它不是。trace 里的 prompt 是在 flag 翻转之后渲染出来并捕获的字符串。completion 是最终答案,trace 告诉你模型返回了这个 completion——但它没法告诉你:为那条 prompt 中的上下文块提供来源的那次检索,所依赖的 chunk 已经被重新嵌入,现在排到了第 7 名而不是第 1 名。trace 记录了表面,底下的实质已经移动过了。

你为了省钱丢弃的那个快照

每一个搭过非平凡 LLM 可观测性的团队都开过这样一场会议,以这句话收尾:我们不存完整的检索 payload,只存 chunk id 和分数。这个理由表面上很站得住——向量检索一次能返回几十 KB,一次 agent 循环可能发起几十次检索,一个每月处理百万级决策的系统面对的就是 TB 级别、长尾访问的证据。只存 chunk id,查询时再从向量库里反查内容,成本可以降到五十分之一。于是这就是被上线的方案。

那个为了省钱被丢弃的快照,恰恰是能让你重建 agent 行动时认知状态的那个快照。半年之后,向量库已经被重新索引了两次。

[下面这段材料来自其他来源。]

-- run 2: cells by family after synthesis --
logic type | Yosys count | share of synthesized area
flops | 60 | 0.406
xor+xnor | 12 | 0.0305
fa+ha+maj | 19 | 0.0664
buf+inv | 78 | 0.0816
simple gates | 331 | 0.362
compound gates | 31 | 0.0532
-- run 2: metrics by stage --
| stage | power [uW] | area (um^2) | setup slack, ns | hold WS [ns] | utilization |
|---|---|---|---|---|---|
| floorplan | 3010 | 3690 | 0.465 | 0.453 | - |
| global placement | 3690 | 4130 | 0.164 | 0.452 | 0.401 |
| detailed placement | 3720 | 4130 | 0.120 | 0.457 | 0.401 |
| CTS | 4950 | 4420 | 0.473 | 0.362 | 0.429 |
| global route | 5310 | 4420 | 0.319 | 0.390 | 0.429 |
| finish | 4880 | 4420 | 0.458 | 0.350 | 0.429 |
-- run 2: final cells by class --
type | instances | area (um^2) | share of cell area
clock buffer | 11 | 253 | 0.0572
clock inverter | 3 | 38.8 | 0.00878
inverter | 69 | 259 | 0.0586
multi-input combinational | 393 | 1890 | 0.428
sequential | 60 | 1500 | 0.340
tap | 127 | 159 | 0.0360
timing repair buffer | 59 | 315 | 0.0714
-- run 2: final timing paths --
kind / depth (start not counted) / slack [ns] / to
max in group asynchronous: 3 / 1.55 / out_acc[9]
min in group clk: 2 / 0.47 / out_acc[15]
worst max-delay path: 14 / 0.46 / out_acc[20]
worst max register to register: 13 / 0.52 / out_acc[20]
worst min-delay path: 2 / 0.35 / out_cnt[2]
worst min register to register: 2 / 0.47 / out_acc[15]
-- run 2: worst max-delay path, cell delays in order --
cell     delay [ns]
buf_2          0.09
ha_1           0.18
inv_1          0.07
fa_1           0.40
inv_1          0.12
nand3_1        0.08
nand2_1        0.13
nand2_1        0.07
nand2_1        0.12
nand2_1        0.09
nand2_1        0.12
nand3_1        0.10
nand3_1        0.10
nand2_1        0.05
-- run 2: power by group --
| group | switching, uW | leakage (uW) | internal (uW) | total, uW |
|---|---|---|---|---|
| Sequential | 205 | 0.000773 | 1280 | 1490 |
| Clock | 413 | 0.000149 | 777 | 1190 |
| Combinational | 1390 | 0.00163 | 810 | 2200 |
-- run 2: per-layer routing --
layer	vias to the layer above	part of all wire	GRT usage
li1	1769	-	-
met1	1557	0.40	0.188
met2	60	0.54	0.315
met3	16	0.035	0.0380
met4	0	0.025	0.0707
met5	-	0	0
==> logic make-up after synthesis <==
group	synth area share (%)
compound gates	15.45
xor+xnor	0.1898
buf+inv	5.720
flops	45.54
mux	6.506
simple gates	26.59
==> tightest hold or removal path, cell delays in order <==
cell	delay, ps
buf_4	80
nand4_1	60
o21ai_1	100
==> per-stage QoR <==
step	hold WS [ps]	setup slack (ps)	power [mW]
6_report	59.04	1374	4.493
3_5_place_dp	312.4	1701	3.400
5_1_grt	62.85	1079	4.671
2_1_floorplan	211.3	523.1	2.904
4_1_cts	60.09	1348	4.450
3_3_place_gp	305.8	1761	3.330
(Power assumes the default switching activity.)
`config.mk`:
```
export PLATFORM = sky130hd
export DESIGN_NAME = spi_arbiter
export DESIGN_NICKNAME = d
export VERILOG_FILES = /design/src/rtl/spi_pkg.sv /design/src/rtl/spi_arbiter_rr.sv /design/src/rtl/spi_arbiter.sv
export SDC_FILE = /design/constraint.sdc
export NUM_CORES = 1
export LEC_CHECK = 0
export CAP_MARGIN = 5
export CORE_MARGIN = 2
export CORE_UTILIZATION = 50
export CTS_BUF_LIST = sky130_fd_sc_hd__clkbuf_8
export CTS_CLUSTER_SIZE = 20
export DETAILED_ROUTE_END_ITERATION = 6
export PLACE_DENSITY = 0.95
export SLEW_MARGIN = 30
export SYNTH_ARGS = -nofsm -noshare
export SYNTH_HDL_FRONTEND = slang
export SYNTH_HIERARCHICAL = 1
export SYNTH_SLANG_ARGS = --single-unit
```
`constraint.sdc`:
```
create_clock -name clock -period 10.6 [get_ports clock]
set_clock_uncertainty 0.05 [all_clocks]
set_input_delay 2.12 -clock clock [delete_from_list [all_inputs] [get_ports clock]]
set_output_delay 2.12 -clock clock [all_outputs]
set_load 0.02 [all_outputs]
```
`src/rtl/spi_pkg.sv`:
```
// Shared constants for the SPI register-access arbiter: FSM encoding,
// requester count and the default transaction timeout.
package spi_pkg;

  localparam int unsigned NREQ = 4;
  localparam logic [15:0] TIMEOUT_CYC_DEF = 16'd65535;

  localparam logic [2:0] ST_IDLE      = 3'd0;
  localparam logic [2:0] ST_ISSUE     = 3'd1;
  localparam logic [2:0] ST_WAIT_CLR  = 3'd2;
  localparam logic [2:0] ST_WAIT_DONE = 3'd3;
  localparam logic [2:0] ST_RESP      = 3'd4;

endpackage

```
`src/rtl/spi_arbiter_rr.sv`:
```
// Combinational round-robin pick: the search starts one past last_gnt and
// wraps, so the previous winner has the lowest priority.
module rr_arbiter
  import spi_pkg::*;
(
  input  logic [NREQ-1:0] req,
  input  logic [1:0]      last_gnt,
  output logic [NREQ-1:0] gnt,
  output logic [1:0]      index
);

  logic       found;
  logic [1:0] cand;

  always_comb begin
    gnt   = '0;
    index = '0;
    found = 1'b0;
    cand  = '0;
    for (int unsigned k = 1; k <= NREQ; k++) begin
      cand = last_gnt + 2'(k);
      if (!found && req[cand]) begin
        found      = 1'b1;
        gnt[cand]  = 1'b1;
        index      = cand;
      end
    end
  end

endmodule

```
`src/rtl/spi_arbiter.sv`:
```
// Arbitrates four register-access requesters onto one SPI master and
// returns a one-cycle ack with read data or a timeout error.
module spi_arbiter
  import spi_pkg::*;
#(
  parameter logic [15:0] TIMEOUT_CYC = TIMEOUT_CYC_DEF
) (
  input  logic        clock,
  input  logic        reset,
  input  logic [3:0]  req,
  input  logic [3:0]  req_rw,
  input  logic [31:0] req_addr,
  input  logic [31:0] req_wdata,
  output logic [3:0]  gnt,
  output logic [3:0]  ack,
  output logic [7:0]  rsp_rdata,
  output logic        rsp_err,
  output logic        busy,
  output logic        spi_start_w,
  output logic        spi_start_r,
  output logic [7:0]  spi_addr,
  output logic [7:0]  spi_wdata,
  input  logic [7:0]  spi_rdata,
  input  logic        spi_done
);

  logic [2:0]  state_q, state_d;
  logic [3:0]  gnt_q, gnt_d;
  logic [1:0]  idx_q, idx_d;
  logic [1:0]  last_q, last_d;
  logic        rw_q, rw_d;
  logic [7:0]  addr_q, addr_d;
  logic [7:0]  wdata_q, wdata_d;
  logic        err_q, err_d;
  logic [15:0] tmo_q, tmo_d;
  logic [15:0] tmo_inc;
  logic [3:0]  arb_gnt;
  logic [1:0]  arb_idx;
  logic        in_resp;

  rr_arbiter u_rr (
    .req      (req),
    .last_gnt (last_q),
    .gnt      (arb_gnt),
    .index    (arb_idx)
  );

  always_comb begin
    state_d = state_q;
    gnt_d   = gnt_q;
    idx_d   = idx_q;
    last_d  = last_q;
    rw_d    = rw_q;
    addr_d  = addr_q;
    wdata_d = wdata_q;
    err_d   = err_q;
    tmo_d   = tmo_q;
    tmo_inc = tmo_q + 16'd1;
    case (state_q)
      ST_IDLE: begin
        if (|req) begin
          gnt_d   = arb_gnt;
          idx_d   = arb_idx;
          rw_d    = req_rw[arb_idx];
          addr_d  = req_addr[{arb_idx, 3'b000} +: 8];
          wdata_d = req_wdata[{arb_idx, 3'b000} +: 8];
          err_d   = 1'b0;
          tmo_d   = '0;
          state_d = ST_ISSUE;
        end
      end
      ST_ISSUE: state_d = ST_WAIT_CLR;
      ST_WAIT_CLR: begin
        tmo_d = tmo_inc;
        if (tmo_inc == TIMEOUT_CYC) begin
          err_d   = 1'b1;
          state_d = ST_RESP;
        end else if (!spi_done) begin
          state_d = ST_WAIT_DONE;
        end
      end
      ST_WAIT_DONE: begin
        tmo_d = tmo_inc;
        // A frame finishing on the timeout cycle is reported as a success.
        if (spi_done) begin
          state_d = ST_RESP;
        end else if (tmo_inc == TIMEOUT_CYC) begin
          err_d   = 1'b1;
          state_d = ST_RESP;
        end
      end
      ST_RESP: begin
        gnt_d   = '0;
        last_d  = idx_q;
        state_d = ST_IDLE;
      end
      default: begin
        gnt_d   = '0;
        state_d = ST_IDLE;
      end
    endcase
  end

  always_ff @(posedge clock or negedge reset) begin
    if (!reset) begin
      state_q <= ST_IDLE;
      gnt_q   <= '0;
      idx_q   <= '0;
      last_q  <= 2'd3;
      rw_q    <= 1'b0;
      addr_q  <= '0;
      wdata_q <= '0;
      err_q   <= 1'b0;
      tmo_q   <= '0;
    end else begin
      state_q <= state_d;
      gnt_q   <= gnt_d;
      idx_q   <= idx_d;
      last_q  <= last_d;
      rw_q    <= rw_d;
      addr_q  <= addr_d;
      wdata_q <= wdata_d;
      err_q   <= err_d;
      tmo_q   <= tmo_d;
    end
  end

  // Pulse outputs decode the registered state so reset clears them at once.
  assign in_resp     = (state_q == ST_RESP);
  assign busy        = (state_q != ST_IDLE);
  assign gnt         = gnt_q;
  assign ack         = in_resp ? gnt_q : '0;
  assign rsp_err     = in_resp & err_q;
  assign rsp_rdata   = (in_resp && rw_q && !err_q) ? spi_rdata : 8'h00;
  assign spi_start_w = (state_q == ST_ISSUE) & ~rw_q;
  assign spi_start_r = (state_q == ST_ISSUE) & rw_q;
  assign spi_addr    = addr_q;
  assign spi_wdata   = wdata_q;

endmodule

```
# After elaboration in Yosys (flattened, before gate mapping)

Index checks and enable logic that the tools add are counted.

Word-level logic and storage cells: 111
Input bits: 83
Register bits after elaboration: 45

Shift operators: 2
Eq/ne operators: 9
Reduce and logical (&&, ||, !) cells: 25
Bitwise logic cells: 8
Multiplexer cells: 45
Order comparisons: 9
Add/sub/neg operators: 4

Operators with widths:

| cell                                                                                 | count |
|---|---|
| 32-bit by 6-bit variable part select with 8-bit output                               | 2 |
| 16-bit one-hot mux with 2 select lines                                               | 1 |
| 4-bit 2-to-1 mux                                                                     | 6 |
| 16-bit by 1-bit adder with 16-bit output (second input constant)                     | 1 |
| 16-bit equality test (second input constant)                                         | 1 |
| 16-bit 2-to-1 mux                                                                    | 1 |
| 2-bit by 3-bit < comparator with 1-bit output (second input constant)                | 5 |
| 1-bit 2-to-1 mux                                                                     | 15 |
| 3-bit 2-to-1 mux                                                                     | 5 |
| 4-bit OR                                                                             | 3 |
| 3-bit one-hot mux with 4 select lines                                                | 1 |
| 1-bit binary-select mux with 2-bit select                                            | 5 |
| 1-bit logical AND                                                                    | 9 |
| 1-bit demux with 2-bit select                                                        | 4 |
| 2-bit by 1-bit greater-or-equal comparator with 1-bit output (second input constant) | 4 |
| 2-bit 2-to-1 mux                                                                     | 4 |
| 8-bit 2-to-1 mux                                                                     | 1 |
| 4-bit one-hot mux with 2 select lines                                                | 1 |
| 3-bit by 2-bit equality test with 1-bit output (second input constant)               | 2 |
| 3-bit inequality test (second input constant)                                        | 2 |
| 2-bit AND reduction                                                                  | 3 |
| 3-bit AND reduction                                                                  | 2 |
| 3-bit nonzero test                                                                   | 2 |
| 2-bit adder (second input constant)                                                  | 2 |
| 13 further kinds                                                                     | 20 |

# Longest topological paths before layout

Gate-level depths: netlist of run 1.

Depth in word-level cells: 15
Depth in mapped cells: 12
Gate-level depth less buffers: 8

# By module

The synthesis of run 1 kept the hierarchy.

By module, submodules not included:

| module      | times used | area each (um^2) | cells an instance |
|---|---|---|---|
| spi_arbiter | 1          | 2603.7           | 233 |
| rr_arbiter  | 1          | 545.5            | 68 |

# Worst setup path before layout of run 1

Ideal clock, no wire load.

Path type: in2reg
From: in req[0]
To: reg rw_q
Arrival time: 4.438 ns
Path slack: 5.988 ns
Stages on the path: 9
Data required time: 10.425 ns
Setup time: 0.125 ns
Cells stage by stage: buf_6 mux2_2 a22oi_1 o211ai_1 a21oi_1 buf_2 buf_1 mux4_2 mux2_2

Word-level cells in the longest chain between the ends: 14

Ends and longest elaborated chain:

| what                                        | line                 | text |
|---|---|---|
| start: declaration                          | spi_arbiter.sv:10    | `input logic [3:0] req,` |
| 1-bit binary-select mux with 2-bit select   | spi_arbiter_rr.sv:22 | `if (!found && req[cand]) begin` |
| 1-bit 2-to-1 mux (not written as such)      | spi_arbiter_rr.sv:22 |  |
| 1-bit 2-to-1 mux                            | spi_arbiter_rr.sv:22 |  |
| 1-bit logical NOT                           | spi_arbiter_rr.sv:22 |  |
| 1-bit logical AND                           | spi_arbiter_rr.sv:22 |  |
| 1-bit 2-to-1 mux                            | spi_arbiter_rr.sv:22 |  |
| 1-bit logical NOT                           | spi_arbiter_rr.sv:22 |  |
| 1-bit logical AND                           | spi_arbiter_rr.sv:22 |  |
| 1-bit 2-to-1 mux                            | spi_arbiter_rr.sv:22 |  |
| 1-bit logical NOT                           | spi_arbiter_rr.sv:22 |  |
| 1-bit logical AND                           | spi_arbiter_rr.sv:22 |  |
| 2-bit 2-to-1 mux *                          | spi_arbiter_rr.sv:22 |  |
| named net arb_idx[0]                        | spi_arbiter.sv:38    | `logic [1:0] arb_idx;` |
| 1-bit binary-select mux with 2-bit select * | spi_arbiter.sv:64    | `rw_d = req_rw[arb_idx];` |
| 1-bit 2-to-1 mux (not written as such) *    | spi_arbiter.sv:64    |  |
| end signal: assignment                      | spi_arbiter.sv:120   | `rw_q <= rw_d;` |
| end: declaration                            | spi_arbiter.sv:31    | `logic rw_q, rw_d;` |

The timed path passes the listed nets; every way through them passes the cells marked *. The select of a mux whose other input is x is not followed.
A chain may end at the register's enable or synchronous reset.

# Worst setup path in the final report of run 1

From: in spi_rdata[6]
To: out rsp_rdata[6]

Word-level cells in the longest chain between the ends: 1

Ends and longest elaborated chain:

| what               | line               | text |
|---|---|---|
| start: declaration | spi_arbiter.sv:23  | `input logic [7:0] spi_rdata,` |
| 8-bit 2-to-1 mux   | spi_arbiter.sv:134 | `assign rsp_rdata = (in_resp && rw_q && !err_q) ? spi_rdata : 8'h00;` |
| end: declaration   | spi_arbiter.sv:16  | `output logic [7:0] rsp_rdata,` |

No other way between the ends.

==> impl_metrics.csv, run 1 <==
group,metric,value,unit
clock_network,cts.htree.levels,2,
worst_hold_path,hold_class,"flip-flop to flip-flop",
yosys,synth_top_area_cell,"dfrtp_1",
yosys,synth_edf_count,0,
yosys,ys_warn_count,6,
worst_hold_path,hold_end,"spi_wdata[0]$_DFFE_PN0P_",
grt,grt_overflow_total,0,
setup_path,worst_setup_path_end_kind,"output pin",
place,placed_area,4360,sq um
yosys,mappedNetlistArea,3150,sq um
grt,antenna_found_initial,0,
floorplanning,die-area,6950,sq um
timing,rsz0062_at_grt,"no",
setup_path,cp_slowest_cell,"clkdlybuf4s50_1",
yosys,synth_area_leaders,"dfrtp_1, mux4_2, mux2_2, ha_1, nand2_1",
finish,insertedDiodeCount,0,
finish,fin_area,4470,sq um
floorplanning,io_pins,119,
yosys,syn_inst,301,
route,drc,0,
clock_network,clock_sinks,45,
clock_network,cts_buffers,5,
grt,gr-usage-all-layers,26.3,%
yosys,synth_cell_types,52,
route,routed_wl,8880,um
place,place_congestion,0.890,
power,irDropWorstVdd,0.000145,V
route,antenna_left,0,
finish,utilization,74.6,%
clock_network,clkTransAtPathRegs,90,ps
route,routed_via_density,6.18,
grt,grt_pass1_vias,3057,
timing,worst_pin_slew,892,ps
route,dr.pass1.iters,5,
yosys,ys_ff_latch,45,
timing,final-hold-violation-count,0,
timing,fin_setup_tns,0,ps
grt,grt_max_degree,46,
setup_path,reg2reg_to,"spi_addr[7]$_DFFE_PN0P_",
setup_path,timing.critical_path.cells,"clkdlybuf4s50_1 -> and2_1 -> clkdlybuf4s50_1",
setup_path,setup.worst_path.start_class,"input pin",
finish,drive_above_1_share,16.7,%
yosys,async_flop_share,100,%
timing,period_needed,5480,ps
power,powerDensity,243,nW/um^2
run_status,status,"completed",
timing,fmax,183,MHz
finish,synthToLayoutAreaGrowth,41.9,%
timing,setup_viol,0,
yosys,synthMostInstantiatedCell,"dfrtp_1",
setup_path,worst_ep_arrival_time,3310,ps
floorplanning,core,5990,sq um
clock_network,cts_setup_buffers,0,
timing,worst_slack,5120,ps
clock_network,cts_resized,0,
yosys,synthTopCellsByCount,"dfrtp_1, nand2_1, nor2_1, o21ai_0, mux2_2",
finish,fin_nets,504,
timing,maxSlewViolCount,0,
setup_path,crit_family,"buffers and inverters",
worst_hold_path,worstHoldStart,"spi_wdata[0]$_DFFE_PN0P_",
clock_network,cts_buffer_depth,2,
run,maxCapViolCount,0,
yosys,netlist.area_leader.share,34.2,%
clock_network,cts_tree,"yes",
place,pre_cts_ws,5110,ps
clock_network,cts_root_buffer,"clkbuf_8",
clock_network,hold_buffers,0,
yosys,avgSynthCellArea,10.5,sq um
setup_path,r2r-start,"last_q[0]$_DFFE_PN1N_",
route,vias,3008,
floorplanning,fp.dieH,83.4,um
yosys,syn-num-nets,394,
grt,grt_pass1_wl,14800,um
route,wl_per_cell,18.2,um
place,place_hpwl,6790,um
yosys,ys_seq_area_share,35.8,%
power,p_leak,1.71,nW
setup_path,slowest_delay,610,ps
yosys,yosys_most_used_dff,"dfrtp_1",
floorplanning,initial_utilization,52.6,%
timing,period_share,51.7,%
clock_network,clk_latency,300,ps
setup_path,crit_type,"input pin to output pin",
setup_path,r2r_cells,9,
floorplanning,rows,28,
place,port_buffers,118,
setup_path,cp.required,8430,ps
floorplanning,die_w,83.4,um
timing,hold_ws,460,ps
setup_path,rrSetupSlack,7200,ps
setup_path,cp_num_buf_inv,2,
timing,slew_headroom,40.6,%
setup_path,critical_path.most_common_cell,"clkdlybuf4s50_1",
route,drt_first_iter_violations,314,
worst_hold_path,whs_path_depth,1,
setup_path,crit_fanout,1,
-- worst reg2reg max path: stages (launching register included) --
cell	delay [ps]
dfstp_2	760
inv_1	190
ha_1	520
nor2b_1	130
a22oi_1	200
o211ai_1	120
a21oi_2	150
buf_4	320
mux4_2	560
mux2_2	290
-- layout by cell type, fill, tap and decap left out, types with 2 or more instances in the layout --
master / Yosys / final
mux4_2: 19 / 19
inv_1: 6 / 7
o22ai_1: 7 / 7
o21ai_0: 23 / 23
o31ai_1: 2 / 2
nor4_1: 4 / 4
dfrtp_1: 43 / 43
clkdlybuf4s50_1: 0 / 117
xor2_1: 4 / 4
buf_4: 3 / 4
dfstp_2: 2 / 2
mux2i_1: 5 / 5
nor4b_1: 2 / 2
and3_1: 5 / 5
xnor2_1: 5 / 5
mux2_2: 22 / 22
nor2_1: 23 / 23
nand2b_1: 2 / 2
ha_1: 10 / 10
nor2b_1: 4 / 4
nor3_1: 6 / 5
o211ai_1: 2 / 2
a22oi_1: 3 / 3
and2_1: 9 / 9
nand4_1: 2 / 2
clkbuf_8: 0 / 5
a21oi_1: 4 / 3
nand3_1: 12 / 12
nor3b_1: 2 / 2
a221o_2: 4 / 4
nand2_1: 32 / 32
-- per-stage QoR --
step                      total power, W  instances
after floorplan                 0.000739        301
after global placement          0.000916        479
after detailed placement        0.000955        479
after CTS                        0.00109        487
after global routing             0.00115        487
final                            0.00109        487
-- registers in the layout, summed over array words and instances, names as in the netlist --
signal	flops
err_q	1
rw_q	1
tmo_q	16
last_q	2
idx_q	2
spi_addr	8
spi_wdata	8
state_q	3
gnt	4
-- power breakdown --
| part | total (W) | switching [W] | internal [W] |
|---|---|---|---|
| registers | 0.000314 | 0.0000753 | 0.000239 |
| logic | 0.000644 | 0.000312 | 0.000332 |
| clock network | 0.000128 | 0.0000586 | 0.0000698 |
-- worst max-delay path by stage --
stage	start	end	depth (start not counted)
3_3_place_gp	spi_rdata[6]	rsp_rdata[6]	3
3_5_place_dp	spi_rdata[6]	rsp_rdata[6]	3
6_report	spi_rdata[6]	rsp_rdata[6]	3
5_1_grt	spi_rdata[6]	rsp_rdata[6]	3
2_1_floorplan	req[0]	rw_q$_DFFE_PN0P_	9
4_1_cts	spi_rdata[6]	rsp_rdata[6]	3
-- layout make-up --
cell class	instances	area (sq um)
Sequential cell	45	1130
Clock buffer	5	68.8
Multi-Input combinational cell	232	1910
Tap cell	75	93.8
Timing Repair Buffer	121	1200
Fill cell	370	1520
Clock inverter	3	42.5
Inverter	6	22.5
-- per-layer routing --
metal | GRT usage [%] | up-vias | routed length (um)
met2 | 47.1 | 173 | 4690
met1 | 29.9 | 1463 | 3240
met5 | 0 | - | 0
met4 | 10.4 | 0 | 311
met3 | 6.56 | 31 | 636
li1 | - | 1341 | -
-- cells by family after synthesis --
| group | count (synthesis) | share of synthesized area [%] |
|---|---|---|
| xor+xnor | 9 | 2.50 |
| mux | 46 | 23.0 |
| compound gates | 54 | 11.7 |
| fa+ha+maj | 10 | 3.97 |
| flops | 45 | 35.8 |
| buf+inv | 24 | 4.01 |
| simple gates | 113 | 18.9 |
Power figures use the tool's default switching activity.
==> inputs of run 2 (changes only) <==
--- a/config.mk
+++ b/config.mk
@@ -7,11 +7,11 @@
 export LEC_CHECK = 0
 export CAP_MARGIN = 5
 export CORE_MARGIN = 2
-export CORE_UTILIZATION = 50
+export CORE_UTILIZATION = 42
 export CTS_BUF_LIST = sky130_fd_sc_hd__clkbuf_8
 export CTS_CLUSTER_SIZE = 20
 export DETAILED_ROUTE_END_ITERATION = 6
-export PLACE_DENSITY = 0.95
+export PLACE_DENSITY = 0.88
 export SLEW_MARGIN = 30
 export SYNTH_ARGS = -nofsm -noshare
 export SYNTH_HDL_FRONTEND = slang
==> constraint.sdc (replaced) <==
create_clock -name clock -period 4.4 [get_ports clock]
set_clock_uncertainty 0.05 [all_clocks]
set_input_delay 0.88 -clock clock [delete_from_list [all_inputs] [get_ports clock]]
set_output_delay 0.88 -clock clock [all_outputs]
set_load 0.02 [all_outputs]
==> run 2 against run 1 <==
Final cell count is 4.9% higher. Critical path depth increased by 2. Sequential power is 140% higher. Global-route usage is 5.7 points lower. First-iteration DRC count rose by 16%. Setup slack worse by 4500 ps. Final area increased by 0.20%. Combinational power rose by 140%. Sequential share of layout area hardly changed. Clock-buffer cell count increased by 1. Via count fell by 4.3%. Critical endpoint is now rsp_rdata[2].
==> impl_metrics.csv, run 2 (same netlist as run 1, synthesis figures left out) <==
group,metric,value,unit
run_status,status,"completed",
floorplanning,io_pins,119,
clock_network,cts.htree.levels,2,
clock_network,cts_root_buffer,"clkbuf_8",
route,drc,0,
clock_network,cts_setup_buffers,0,
place,port_buffers,118,
route,vias,2878,
worst_hold_path,hold_end,"idx_q[0]$_DFFE_PN0P_",
timing,rsz0062_at_grt,"no",
finish,largest_register_ff_count,16,
setup_path,reg2reg_to,"spi_addr[0]$_DFFE_PN0P_",
timing,worst_slack,656,ps
finish,insertedDiodeCount,0,
place,place_congestion,0.893,
route,wl_per_cell,16.4,um
finish,drive_above_1_share,16.5,%
floorplanning,die_w,90.6,um
setup_path,worst_setup_path_end_kind,"output pin",
grt,gr-usage-all-layers,20.6,%
clock_network,clock_sinks,45,
floorplanning,core,7250,sq um
timing,maxSlewViolCount,0,
floorplanning,rows,31,
setup_path,r2r-start,"last_q[0]$_DFFE_PN1N_",
timing,fmax,267,MHz
finish,synthToLayoutAreaGrowth,42.2,%
finish,final_common_cell,"clkdlybuf4s50_1",
finish,mostFrequentLayoutCells,"clkdlybuf4s50_1, dfrtp_1, nand2_1, nor2_1, o21ai_0",
setup_path,slowest_delay,610,ps
clock_network,clk_latency,290,ps
place,place_hpwl,6140,um
finish,fin_cells,511,
floorplanning,initial_utilization,43.4,%
route,dr.pass1.iters,6,
clock_network,cts_resized,0,
route,routed_wl,8370,um
timing,final-hold-violation-count,0,
timing,period_needed,3740,ps
worst_hold_path,worstHoldStart,"idx_q[0]$_DFFE_PN0P_",
grt,grt_overflow_total,0,
setup_path,cp.required,3470,ps
timing,worst_pin_slew,882,ps
timing,fin_setup_tns,0,ps
route,drt_first_iter_violations,365,
floorplanning,die-area,8210,sq um
clock_network,hold_buffers,0,
setup_path,timing.critical_path.cells,"nor2_1 -> nand2_1 -> nor3b_1 -> and2_1 -> clkdlybuf4s50_1",
grt,grt_pass1_vias,2869,
route,antenna_left,0,
power,powerDensity,566,nW/um^2
clock_network,clkTransAtPathRegs,80,ps
timing,slew_headroom,41.2,%
place,dp.cells,503,
run,maxCapViolCount,0,
clock_network,cts_buffer_depth,2,
setup_path,crit_type,"flip-flop to output pin",
timing,hold_ws,460,ps
timing,setup_viol,0,
setup_path,crit_fanout,8,
setup_path,setup.worst_path.start_class,"flip-flop",
setup_path,worst_ep_arrival_time,2810,ps
finish,fin_nets,504,
grt,antenna_found_initial,0,
place,pre_cts_ws,670,ps
grt,grt_pass1_wl,13800,um
worst_hold_path,hold_class,"flip-flop to flip-flop",
timing,period_share,85.1,%
finish,regMostFlops,"tmo_q",
worst_hold_path,whs_path_depth,1,
grt,grt_max_degree,46,
floorplanning,fp.dieH,90.6,um
route,routed_via_density,5.63,
finish,utilization,61.7,%
setup_path,r2r_cells,9,
clock_network,cts_tree,"yes",
power,p_leak,1.71,nW
setup_path,rrSetupSlack,880,ps
power,irDropWorstVdd,0.000299,V
setup_path,cp_slowest_cell,"nor3b_1",
clock_network,cts_buffers,5,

trace 里的 chunk id 指向的是不再存在的内容——更糟的是,指向了仍然存在但已经被重新嵌入、重新切分,文本略有不同的内容。

你可以拿当前的向量库重跑一次检索,得到 一个 结果,但那个结果不是 agent 当时看到的。你已经失去了回答原始问题的能力——不是因为你缺乏可观测性,而是因为你的可观测性是一套指针系统,而它指向的东西移动了。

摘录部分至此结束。